##### RECORD EXTRACTS #####

==> src/rtl/key_entry_ctrl_pkg.sv <==
// Shared definitions for the keyboard key-entry path: PS/2 set-2 scan codes,
// controller state encoding and a small classifier for the control keys.
package key_entry_ctrl_pkg;

  // Digit make codes, index = decimal value
  localparam logic [7:0] SC_0     = 8'h45;
  localparam logic [7:0] SC_1     = 8'h16;
  localparam logic [7:0] SC_2     = 8'h1E;
  localparam logic [7:0] SC_3     = 8'h26;
  localparam logic [7:0] SC_4     = 8'h25;
  localparam logic [7:0] SC_5     = 8'h2E;
  localparam logic [7:0] SC_6     = 8'h36;
  localparam logic [7:0] SC_7     = 8'h3D;
  localparam logic [7:0] SC_8     = 8'h3E;
  localparam logic [7:0] SC_9     = 8'h46;

  // Editing keys and the break prefix (the latter is simply ignored here)
  localparam logic [7:0] SC_ENTER = 8'h5A;
  localparam logic [7:0] SC_BKSP  = 8'h66;
  localparam logic [7:0] SC_ESC   = 8'h76;
  localparam logic [7:0] SC_BREAK = 8'hF0;

  // Upper bound on the digits an entry can hold (entry_count is 3 bits wide)
  localparam int N_DIG_MAX = 4;

  typedef enum logic [1:0] {
    IDLE   = 2'd0,
    DECODE = 2'd1,
    COMMIT = 2'd2
  } state_e;

  typedef enum logic [1:0] {
    KEY_OTHER = 2'd0,
    KEY_ENTER = 2'd1,
    KEY_BKSP  = 2'd2,
    KEY_ESC   = 2'd3
  } ctrl_key_e;

  // Map a non-digit scan code onto the editing action it requests
  function automatic ctrl_key_e classify_ctrl(input logic [7:0] code);
    case (code)
      SC_ENTER: classify_ctrl = KEY_ENTER;
      SC_BKSP:  classify_ctrl = KEY_BKSP;
      SC_ESC:   classify_ctrl = KEY_ESC;
      default:  classify_ctrl = KEY_OTHER;
    endcase
  endfunction

endpackage

==> src/rtl/key_entry_ctrl_if.sv <==
// Key-code FIFO read port: the FIFO presents its head code and an empty flag,
// the consumer returns a one-cycle pop strobe.
interface key_entry_ctrl_if;

  logic       kb_buf_empty;
  logic [7:0] codigo_tecla;
  logic       leer_codigo_tecla;

  // Consumer side (the entry controller)
  modport master (
    input  kb_buf_empty,
    input  codigo_tecla,
    output leer_codigo_tecla
  );

  // FIFO side
  modport slave (
    output kb_buf_empty,
    output codigo_tecla,
    input  leer_codigo_tecla
  );

endinterface

==> src/rtl/key_entry_ctrl_scan_digit_dec.sv <==
// Combinational scan-code to decimal-digit translator.
module scan_digit_dec
  import key_entry_ctrl_pkg::*;
(
  input  logic [7:0] code,
  output logic       is_digit,
  output logic [3:0] digit
);

  // Look up the digit value of a make code; anything else is not a digit
  always_comb begin
    // NOTE: every output gets a default before the case so no path leaves it
    // unassigned, which would otherwise infer a latch.
    is_digit = 1'b1;
    digit    = 4'd0;
    case (code)
      SC_0:    digit = 4'd0;
      SC_1:    digit = 4'd1;
      SC_2:    digit = 4'd2;
      SC_3:    digit = 4'd3;
      SC_4:    digit = 4'd4;
      SC_5:    digit = 4'd5;
      SC_6:    digit = 4'd6;
      SC_7:    digit = 4'd7;
      SC_8:    digit = 4'd8;
      SC_9:    digit = 4'd9;
      default: is_digit = 1'b0;
    endcase
  end

endmodule

==> src/rtl/key_entry_ctrl.sv <==
// Numeric key-entry controller: pops scan codes from the keyboard FIFO, builds
// an N_DIG-digit BCD entry with backspace/escape editing, and commits it on
// Enter. Each key costs two cycles (pop + decode); a commit adds one more.
module key_entry_ctrl
  import key_entry_ctrl_pkg::*;
#(
  parameter int N_DIG = 3
) (
  input  logic                 clk,
  input  logic                 rst,
  key_entry_ctrl_if.master     kb,
  output logic [4*N_DIG-1:0]   entry_bcd,
  output logic [2:0]           entry_count,
  output logic [4*N_DIG-1:0]   value_bcd,
  output logic                 value_valid,
  output logic                 err_tick
);

  localparam int         W       = 4 * N_DIG;
  localparam logic [2:0] CNT_MAX = 3'(N_DIG);

  state_e         state_q, state_d;
  logic [7:0]     code_q, code_d;
  logic [W-1:0]   entry_q, entry_d;
  logic [2:0]     cnt_q, cnt_d;
  logic [W-1:0]   value_q, value_d;
  logic           valid_q, valid_d;
  logic           err_q, err_d;
  logic           pop;

  logic           dec_is_digit;
  logic [3:0]     dec_digit;

  // The latched code is decoded in the cycle after it was popped
  scan_digit_dec u_scan_digit_dec (
    .code     (code_q),
    .is_digit (dec_is_digit),
    .digit    (dec_digit)
  );

  // Next-state, entry editing and strobe generation
  always_comb begin
    state_d = state_q;
    code_d  = code_q;
    entry_d = entry_q;
    cnt_d   = cnt_q;
    value_d = value_q;
    valid_d = 1'b0;
    err_d   = 1'b0;
    pop     = 1'b0;

    case (state_q)
      IDLE: begin
        // Pop and latch in the same cycle so queued keys stream with no gap
        if (!kb.kb_buf_empty) begin
          pop     = 1'b1;
          code_d  = kb.codigo_tecla;
          state_d = DECODE;
        end
      end

      DECODE: begin
        state_d = IDLE;
        if (dec_is_digit) begin
          if (cnt_q < CNT_MAX) begin
            entry_d = (entry_q << 4) | W'(dec_digit);
            cnt_d   = cnt_q + 3'd1;
          end else begin
            err_d = 1'b1;
          end
        end else begin
          case (classify_ctrl(code_q))
            KEY_BKSP: begin
              if (cnt_q != 3'd0) begin
                entry_d = entry_q >> 4;
                cnt_d   = cnt_q - 3'd1;
              end else begin
                err_d = 1'b1;
              end
            end
            KEY_ESC: begin
              entry_d = '0;
              cnt_d   = 3'd0;
            end
            KEY_ENTER: begin
              if (cnt_q != 3'd0) begin
                state_d = COMMIT;
              end else begin
                err_d = 1'b1;
              end
            end
            default: ;  // break prefix and unused keys are dropped silently
          endcase
        end
      end

      COMMIT: begin
        value_d = entry_q;
        valid_d = 1'b1;
        entry_d = '0;
        cnt_d   = 3'd0;
        state_d = IDLE;
      end

      default: state_d = IDLE;
    endcase
  end

  // State and datapath registers; reset wins over any pending action
  always_ff @(posedge clk) begin
    // NOTE: registers are updated with non-blocking assignments so every flop
    // samples the values from before this edge, independent of statement order.
    if (rst) begin
      state_q <= IDLE;
      code_q  <= 8'h00;
      entry_q <= '0;
      cnt_q   <= 3'd0;
      value_q <= '0;
      valid_q <= 1'b0;
      err_q   <= 1'b0;
    end else begin
      state_q <= state_d;
      code_q  <= code_d;
      entry_q <= entry_d;
      cnt_q   <= cnt_d;
      value_q <= value_d;
      valid_q <= valid_d;
      err_q   <= err_d;
    end
  end

  // The pop strobe is combinational so it lines up with the latch cycle;
  // it is masked during reset so the FIFO is not drained while held in reset.
  assign kb.leer_codigo_tecla = pop & ~rst;

  assign entry_bcd   = entry_q;
  assign entry_count = cnt_q;
  assign value_bcd   = value_q;
  assign value_valid = valid_q;
  assign err_tick    = err_q;

endmodule

==> src/flat_wrapper.sv <==
// flat-port wrapper written by rule: the top's interface ports become plain ports
module key_entry_ctrl_flat import key_entry_ctrl_pkg::*;
#(
  parameter int N_DIG = 3
)
  (clk, rst, entry_bcd, entry_count, value_bcd, value_valid, err_tick, kb_kb_buf_empty, kb_codigo_tecla, kb_leer_codigo_tecla);
  key_entry_ctrl_if kb_i ();
  input  logic clk;
  input  logic rst;
  output logic [4*N_DIG-1:0] entry_bcd;
  output logic [2:0] entry_count;
  output logic [4*N_DIG-1:0] value_bcd;
  output logic value_valid;
  output logic err_tick;
  input wire logic [$bits(kb_i.kb_buf_empty)-1:0] kb_kb_buf_empty;
  input wire logic [$bits(kb_i.codigo_tecla)-1:0] kb_codigo_tecla;
  output wire logic [$bits(kb_i.leer_codigo_tecla)-1:0] kb_leer_codigo_tecla;
  assign kb_i.kb_buf_empty = kb_kb_buf_empty;
  assign kb_i.codigo_tecla = kb_codigo_tecla;
  assign kb_leer_codigo_tecla = kb_i.leer_codigo_tecla;
  key_entry_ctrl #(.N_DIG(N_DIG)) u_core (.clk(clk), .rst(rst), .kb(kb_i), .entry_bcd(entry_bcd), .entry_count(entry_count), .value_bcd(value_bcd), .value_valid(value_valid), .err_tick(err_tick));
endmodule
==> config.mk <==
export PLATFORM = sky130hd
export DESIGN_NAME = key_entry_ctrl_flat
export DESIGN_NICKNAME = d
export VERILOG_FILES = /design/src/rtl/key_entry_ctrl_pkg.sv /design/src/rtl/key_entry_ctrl_if.sv /design/src/rtl/key_entry_ctrl_scan_digit_dec.sv /design/src/rtl/key_entry_ctrl.sv /design/src/flat_wrapper.sv
export SDC_FILE = /design/constraint.sdc
export NUM_CORES = 1
export LEC_CHECK = 0
export CAP_MARGIN = 40
export CORE_AREA = 2 2 68 70
export CTS_CLUSTER_DIAMETER = 30
export DETAILED_ROUTE_END_ITERATION = 8
export DIE_AREA = 0 0 70 72
export GPL_ROUTABILITY_DRIVEN = 0
export PLACE_DENSITY = 0.74
export SLEW_MARGIN = 20
export SYNTH_ARGS = -nofsm -noshare
export SYNTH_HDL_FRONTEND = slang
export SYNTH_SLANG_ARGS = --single-unit
==> constraint.sdc <==
create_clock -name clk -period 2.9 [get_ports clk]
set_input_delay 0.58 -clock clk [delete_from_list [all_inputs] [get_ports clk]]
set_output_delay 0.58 -clock clk [all_outputs]
set_load 0.02 [all_outputs]
==> results.yml <==
outcome:
  status: "finished clean"
setup_path:
  critPathArrivalTime_ns: 2.89
  timing.reg2reg.worst_path_depth: 9
  critical_path_peak_fanout: 21
  critical_path_cell_count: 9
  list_of_cells_traversed_by_the_critical_path: "or3b_2, a2111o_1, ha_1, and2_1, o21ai_1, a2bb2oi_1, buf_12, or3_1, a21oi_1"
  criticalPathCategory: "reg -> reg"
  startpoint_type: "register"
  endpoint_kind: "register"
  cp_num_buf_inv: 1
  reg2reg_setup_slack_ns: 0.23
  slowest_delay_ns: 0.47
  standard_cell_with_the_maximum_stage_delay_on_the_critical_path: "sky130_fd_sc_hd__or3b_2"
  crit_startpoint: "u_core.code_q[5]"
  setup.worst_path.end: "u_core.entry_bcd[3]"
  rr_startpoint: "u_core.code_q[5]"
  critical_path.reg2reg.endpoint: "u_core.entry_bcd[3]"
  critPathRequiredTime_ns: 3.12
  critPathTopFamily: "simple AND/OR/NAND/NOR gates"
sta:
  worst_slew_margin: 0.553
  tightest_slew_ns: 0.671
  number_of_failing_hold_endpoints_at_the_final_stage: 0
  setup_total_negative_slack_ns: 0
  fin_worst_skew_ns: 0.00509
  timing.final.crit_share: 0.921
  max_freq_ghz: 0.374
  setup_viol_count_final: 0
  hold_ws_ns: 0.496
  maxSlewViolCount: 0
  min_period_ns: 2.67
  rsz0062_at_grt: "false"
cells_and_area:
  layout.cells.most_common: "sky130_fd_sc_hd__clkdlybuf4s50_1"
  final-instance-count-excl-fill: 334
  final_cell_mix: "sky130_fd_sc_hd__clkdlybuf4s50_1 (40), sky130_fd_sc_hd__dfxtp_1 (39), sky130_fd_sc_hd__nand2_1 (38)"
  flow.area_growth_from_synthesis_pct: 29.0
  final_net_count: 301
  finish.utilization: 0.615
  num_antenna_cells: 0
  drive_above_1_share: 0.0745
synthesis:
  mapped_cells: 242
  synth_area_um2: 2030
  synth_cell_type_count: 48
  synth_seq_area_share: 0.384
  synthesized_flop_and_latch_total: 39
  post_synth.cell_area_avg_um2: 8.40
  synth_edf_count: 0
  syn-num-nets: 262
  yosys_warnings: 0
  synth-main-ff-cell: "sky130_fd_sc_hd__dfxtp_1"
  synth-async-reset-ratio: 0
detailed_routing:
  wl_per_cell_um: 13.9
  route.detailed.vias_per_inst: 5.41
  post-route-drc-count: 0
  route.antenna.remaining_nets: 0
  num_vias: 1806
  initialDrtViolationCount: 146
  detailedRoute.firstPassIterationCount: 4
  detail_route.wirelength_um: 4640
grt:
  grt_pass1_vias: 1682
  grt_overflow: 0
  largest_net_degree_at_the_start_of_global_routing: 41
  grt_use_total: 0.189
  first_pass_grt_wire_length_um: 7760
  antenna_found_initial: 0
job:
  drv.max_cap_violation_count: 0
clock_network:
  cts_hold_buffers: 0
  number_of_clock_buffers_inserted_by_tritoncts: 5
  clk_slew_on_worst_s_h_paths_ns: 0.08
  clock_tree.root_cell: "sky130_fd_sc_hd__clkbuf_8"
  cts_num_sinks: 39
  clock_latency_of_the_later_clocked_register_in_the_worst_skew_pair_ns: 0.29
  cts_tree: "yes"
  post_cts.resized_instances: 0
  ctsHtreeMaxLevel: 2
  cts_post_setup_buffers_inserted: 0
  ctsLongestPathBuffers: 2
placed_design:
  placed_cells: 325
  io_buffers: 40
  dp_hpwl_um: 3170
floorplan:
  std_cell_rows: 24
  design.portCount: 41
  initial_utilization: 0.477
  floorplan.core_area_um2: 4260
  chipHeight_um: 72
  die_width_um: 70
  fp.dieArea_um2: 5040
power:
  vdd.ir_drop.worst_mv: 0.322
  power_density_nw_per_um2: 450
  total_leakage_power_nw: 0.963
min_path:
  min-delay-path-class: "reg -> reg"
  hold-path-cell-count: 2
## kinds of logic after synthesis
family          after synthesis  share of synthesized area
mux                          14                     0.0690
flops                        39                      0.384
simple gates                 99                      0.254
compound gates               51                      0.168
fa+ha+maj                     9                     0.0554
xor+xnor                      2                    0.00862
buf+inv                      28                     0.0603
## cell type report
class,count,area [um^2]
clock buffer,6,82.6
clock inverter,2,38.8
fill,379,1640
inverter,12,45.0
multi-input combinational,175,1130
sequential,39,781
tap,52,65.1
timing repair buffer,48,480
## metrics by stage
step / worst slack (ns) / power [W] / cell area, um^2
6_report: 0.230 / 0.00118 / 2620
5_1_grt: 0.0617 / 0.00123 / 2620
4_1_cts: 0.242 / 0.00119 / 2610
3_5_place_dp: 0.256 / 0.000710 / 2480
3_3_place_gp: 0.271 / 0.000707 / 2480
2_1_floorplan: 0.356 / 0.000661 / 2030
## power breakdown
part	total, W	internal [W]	switching, W	leakage, nW
clock	0.000482	0.000283	0.000199	0.0618
combinational	0.000131	0.0000610	0.0000704	0.586
sequential	0.000566	0.000547	0.0000189	0.316
## metal layers
layer / global-route usage / vias up / part of all wire
met5: 0 / - / 0
met4: 0.0577 / 0 / 0.010
met3: 0.0375 / 6 / 0.049
met2: 0.328 / 48 / 0.48
met1: 0.239 / 829 / 0.46
li1: - / 923 / -
## worst min path at each step
stage                         startpoint                    to  slack, ns
floorplan               u_core.code_q[7]      u_core.code_q[7]       0.48
global placement     u_core.value_bcd[1]   u_core.value_bcd[1]       0.47
detailed placement  u_core.entry_bcd[10]  u_core.entry_bcd[10]       0.48
CTS                 u_core.entry_bcd[10]  u_core.entry_bcd[10]       0.50
global route        u_core.entry_bcd[11]  u_core.entry_bcd[11]       0.51
finish               u_core.value_bcd[5]   u_core.value_bcd[5]       0.50
## worst register-to-register path: cells and delay by family (launching register included)
family / cells / cell delay [ns]
compound gates: 4 / 0.88
fa+ha+maj: 1 / 0.19
buf+inv: 1 / 0.17
flops: 1 / 0.40
simple gates: 3 / 0.97
## synthesized netlist by cell type, types with 2 or more instances
| cell | count | area, um^2 |
|---|---|---|
| sky130_fd_sc_hd__nor2_1 | 18 | 67.6 |
| sky130_fd_sc_hd__a21oi_1 | 24 | 120 |
| sky130_fd_sc_hd__nand2b_1 | 5 | 31.3 |
| sky130_fd_sc_hd__o221ai_1 | 2 | 17.5 |
| sky130_fd_sc_hd__ha_1 | 9 | 113 |
| sky130_fd_sc_hd__inv_1 | 12 | 45.0 |
| sky130_fd_sc_hd__nor3b_1 | 6 | 45.0 |
| sky130_fd_sc_hd__buf_1 | 2 | 7.51 |
| sky130_fd_sc_hd__mux2i_1 | 14 | 140 |
| sky130_fd_sc_hd__o21ai_1 | 5 | 25.0 |
| sky130_fd_sc_hd__dfxtp_1 | 39 | 781 |
| sky130_fd_sc_hd__a211oi_1 | 2 | 15.0 |
| sky130_fd_sc_hd__nand3_1 | 5 | 25.0 |
| sky130_fd_sc_hd__nor3_1 | 2 | 10.0 |
| sky130_fd_sc_hd__a32oi_1 | 2 | 17.5 |
| sky130_fd_sc_hd__xnor2_1 | 2 | 17.5 |
| sky130_fd_sc_hd__nor2b_1 | 4 | 25.0 |
| sky130_fd_sc_hd__a21o_1 | 2 | 15.0 |
| sky130_fd_sc_hd__a211o_1 | 2 | 17.5 |
| sky130_fd_sc_hd__clkbuf_1 | 7 | 26.3 |
| sky130_fd_sc_hd__and4b_1 | 4 | 40.0 |
| sky130_fd_sc_hd__or3_1 | 4 | 25.0 |
| sky130_fd_sc_hd__nand3b_1 | 4 | 30.0 |
| sky130_fd_sc_hd__buf_2 | 5 | 25.0 |
| sky130_fd_sc_hd__nand2_1 | 38 | 143 |
## sequential cells by signal, indices dropped and copies added (netlist names)
| name | cells |
|---|---|
| u_core.value_valid | 1 |
| u_core.err_tick | 1 |
| u_core.entry_count | 3 |
| u_core.code_q | 8 |
| u_core.state_q | 2 |
| u_core.entry_bcd | 12 |
| u_core.value_bcd | 12 |
(Power assumes the default switching activity.)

#####

▸ **PROBLEM TO WORK ON**: For this exercise, output exactly the lines above from the line with "critical_path_peak_fanout: 21" to the line with "number_of_failing_hold_endpoints_at_the_final_stage: 0", counting both, and leave out the rest.

▸ **WRITTEN RESPONSE**:
  critical_path_peak_fanout: 21
  critical_path_cell_count: 9
  list_of_cells_traversed_by_the_critical_path: "or3b_2, a2111o_1, ha_1, and2_1, o21ai_1, a2bb2oi_1, buf_12, or3_1, a21oi_1"
  criticalPathCategory: "reg -> reg"
  startpoint_type: "register"
  endpoint_kind: "register"
  cp_num_buf_inv: 1
  reg2reg_setup_slack_ns: 0.23
  slowest_delay_ns: 0.47
  standard_cell_with_the_maximum_stage_delay_on_the_critical_path: "sky130_fd_sc_hd__or3b_2"
  crit_startpoint: "u_core.code_q[5]"
  setup.worst_path.end: "u_core.entry_bcd[3]"
  rr_startpoint: "u_core.code_q[5]"
  critical_path.reg2reg.endpoint: "u_core.entry_bcd[3]"
  critPathRequiredTime_ns: 3.12
  critPathTopFamily: "simple AND/OR/NAND/NOR gates"
sta:
  worst_slew_margin: 0.553
  tightest_slew_ns: 0.671
  number_of_failing_hold_endpoints_at_the_final_stage: 0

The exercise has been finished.